Where does the string "antenna" appear? Copy every line of the entries below that holds it.

☆ ☆ ☆ ☆ ☆

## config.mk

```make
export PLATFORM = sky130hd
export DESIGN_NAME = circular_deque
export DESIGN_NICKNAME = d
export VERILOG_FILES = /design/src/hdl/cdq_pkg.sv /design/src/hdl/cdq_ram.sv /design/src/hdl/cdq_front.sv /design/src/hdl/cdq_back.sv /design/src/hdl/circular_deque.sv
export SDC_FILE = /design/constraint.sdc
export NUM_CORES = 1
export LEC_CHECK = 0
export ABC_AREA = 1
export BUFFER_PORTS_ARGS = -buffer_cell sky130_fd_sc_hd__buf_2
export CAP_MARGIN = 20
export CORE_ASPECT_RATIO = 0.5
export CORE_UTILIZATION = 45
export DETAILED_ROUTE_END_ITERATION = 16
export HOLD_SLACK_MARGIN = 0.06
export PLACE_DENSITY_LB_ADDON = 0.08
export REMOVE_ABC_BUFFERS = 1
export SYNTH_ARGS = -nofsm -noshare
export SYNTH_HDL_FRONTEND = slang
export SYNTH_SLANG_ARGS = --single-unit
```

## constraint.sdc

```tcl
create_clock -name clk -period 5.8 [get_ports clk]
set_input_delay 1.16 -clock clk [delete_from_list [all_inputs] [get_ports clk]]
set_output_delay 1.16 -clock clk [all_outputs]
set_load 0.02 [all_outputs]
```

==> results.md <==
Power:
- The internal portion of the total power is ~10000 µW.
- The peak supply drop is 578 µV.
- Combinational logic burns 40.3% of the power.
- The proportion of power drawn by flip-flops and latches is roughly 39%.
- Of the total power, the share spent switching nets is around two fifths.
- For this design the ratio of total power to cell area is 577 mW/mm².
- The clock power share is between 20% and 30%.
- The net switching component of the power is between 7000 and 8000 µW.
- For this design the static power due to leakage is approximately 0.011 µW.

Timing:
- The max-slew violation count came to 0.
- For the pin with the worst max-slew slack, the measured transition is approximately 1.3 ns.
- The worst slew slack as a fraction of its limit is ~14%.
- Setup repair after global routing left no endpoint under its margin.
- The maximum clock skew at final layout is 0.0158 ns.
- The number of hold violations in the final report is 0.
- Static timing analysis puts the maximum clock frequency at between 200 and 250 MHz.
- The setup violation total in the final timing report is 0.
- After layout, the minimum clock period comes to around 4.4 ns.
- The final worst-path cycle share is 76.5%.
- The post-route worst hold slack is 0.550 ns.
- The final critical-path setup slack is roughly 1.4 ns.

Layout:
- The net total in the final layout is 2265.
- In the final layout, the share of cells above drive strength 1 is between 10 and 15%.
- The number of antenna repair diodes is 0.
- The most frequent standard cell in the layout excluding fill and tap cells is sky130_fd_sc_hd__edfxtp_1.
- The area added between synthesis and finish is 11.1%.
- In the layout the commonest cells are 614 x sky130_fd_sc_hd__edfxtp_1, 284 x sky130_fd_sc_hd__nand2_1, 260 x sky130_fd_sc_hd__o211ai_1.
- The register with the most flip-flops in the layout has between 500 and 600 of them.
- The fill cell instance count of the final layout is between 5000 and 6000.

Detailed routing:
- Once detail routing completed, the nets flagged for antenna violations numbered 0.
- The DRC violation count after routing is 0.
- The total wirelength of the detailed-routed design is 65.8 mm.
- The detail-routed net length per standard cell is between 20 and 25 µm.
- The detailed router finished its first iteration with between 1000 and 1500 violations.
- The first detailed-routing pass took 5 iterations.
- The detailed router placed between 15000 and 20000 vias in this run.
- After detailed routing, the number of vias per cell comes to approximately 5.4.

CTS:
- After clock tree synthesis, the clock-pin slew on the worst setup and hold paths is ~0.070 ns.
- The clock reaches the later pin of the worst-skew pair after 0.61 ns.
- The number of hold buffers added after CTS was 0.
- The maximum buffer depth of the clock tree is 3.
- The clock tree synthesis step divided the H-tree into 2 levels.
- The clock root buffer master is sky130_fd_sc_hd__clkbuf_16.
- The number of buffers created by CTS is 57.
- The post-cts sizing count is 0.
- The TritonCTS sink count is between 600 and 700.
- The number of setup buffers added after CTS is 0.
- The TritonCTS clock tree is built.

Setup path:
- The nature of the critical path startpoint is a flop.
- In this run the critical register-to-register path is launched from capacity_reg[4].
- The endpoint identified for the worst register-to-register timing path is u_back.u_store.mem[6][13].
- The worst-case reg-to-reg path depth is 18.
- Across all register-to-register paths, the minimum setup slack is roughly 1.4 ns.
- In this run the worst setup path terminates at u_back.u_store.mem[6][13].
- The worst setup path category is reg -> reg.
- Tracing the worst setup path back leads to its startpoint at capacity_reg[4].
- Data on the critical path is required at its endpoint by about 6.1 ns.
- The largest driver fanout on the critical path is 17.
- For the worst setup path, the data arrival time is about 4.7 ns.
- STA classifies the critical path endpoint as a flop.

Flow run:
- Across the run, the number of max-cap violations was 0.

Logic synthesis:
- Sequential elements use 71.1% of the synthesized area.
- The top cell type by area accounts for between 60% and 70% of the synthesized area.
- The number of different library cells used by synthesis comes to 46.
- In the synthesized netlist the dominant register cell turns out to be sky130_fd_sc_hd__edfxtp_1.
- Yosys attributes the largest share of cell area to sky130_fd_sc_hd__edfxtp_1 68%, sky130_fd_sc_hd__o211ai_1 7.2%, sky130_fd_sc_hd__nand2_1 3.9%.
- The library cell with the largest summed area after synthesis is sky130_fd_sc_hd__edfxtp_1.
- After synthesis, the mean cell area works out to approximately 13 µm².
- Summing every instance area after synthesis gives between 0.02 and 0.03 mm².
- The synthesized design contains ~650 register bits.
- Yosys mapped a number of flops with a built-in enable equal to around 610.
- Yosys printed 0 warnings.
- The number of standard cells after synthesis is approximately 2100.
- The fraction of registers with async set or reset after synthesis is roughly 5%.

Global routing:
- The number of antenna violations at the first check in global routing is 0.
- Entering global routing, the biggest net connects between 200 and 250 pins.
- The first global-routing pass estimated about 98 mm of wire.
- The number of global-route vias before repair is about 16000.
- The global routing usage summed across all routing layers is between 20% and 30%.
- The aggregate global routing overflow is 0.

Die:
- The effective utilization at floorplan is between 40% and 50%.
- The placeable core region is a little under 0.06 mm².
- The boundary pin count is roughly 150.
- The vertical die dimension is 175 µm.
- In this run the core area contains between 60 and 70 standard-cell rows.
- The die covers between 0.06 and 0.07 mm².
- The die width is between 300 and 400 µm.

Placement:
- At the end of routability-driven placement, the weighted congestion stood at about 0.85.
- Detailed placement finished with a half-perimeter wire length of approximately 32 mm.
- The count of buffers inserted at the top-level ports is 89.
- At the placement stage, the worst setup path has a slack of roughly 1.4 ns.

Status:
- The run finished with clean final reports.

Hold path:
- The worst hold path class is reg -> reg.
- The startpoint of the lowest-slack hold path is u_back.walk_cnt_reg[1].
$ cat config.mk
export PLATFORM = sky130hd
export DESIGN_NAME = ascm_quant
export DESIGN_NICKNAME = d
export VERILOG_FILES = /design/src/rtl/ascm_pkg.sv /design/src/rtl/ascm_quant.sv
export SDC_FILE = /design/constraint.sdc
export NUM_CORES = 1
export LEC_CHECK = 0
export BUFFER_PORTS_ARGS = -buffer_cell sky130_fd_sc_hd__buf_4
export CAP_MARGIN = 20
export CORE_ASPECT_RATIO = 0.8
export CORE_MARGIN = 2
export CORE_UTILIZATION = 50
export DETAILED_ROUTE_END_ITERATION = 16
export PLACE_DENSITY = 0.89
export RECOVER_POWER = 25
export SLEW_MARGIN = 20
export SYNTH_ARGS = -nofsm -noshare
export SYNTH_HDL_FRONTEND = slang
export SYNTH_SLANG_ARGS = --single-unit
export TNS_END_PERCENT = 100
$ cat constraint.sdc
create_clock -name vclk -period 3.7
set_input_delay 0.555 -clock vclk [all_inputs]
set_output_delay 0.555 -clock vclk [all_outputs]
set_load 0.005 [all_outputs]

☆ ☆ ☆ ☆ ☆

Response below:
- The number of antenna repair diodes is 0.
- Once detail routing completed, the nets flagged for antenna violations numbered 0.
- The number of antenna violations at the first check in global routing is 0.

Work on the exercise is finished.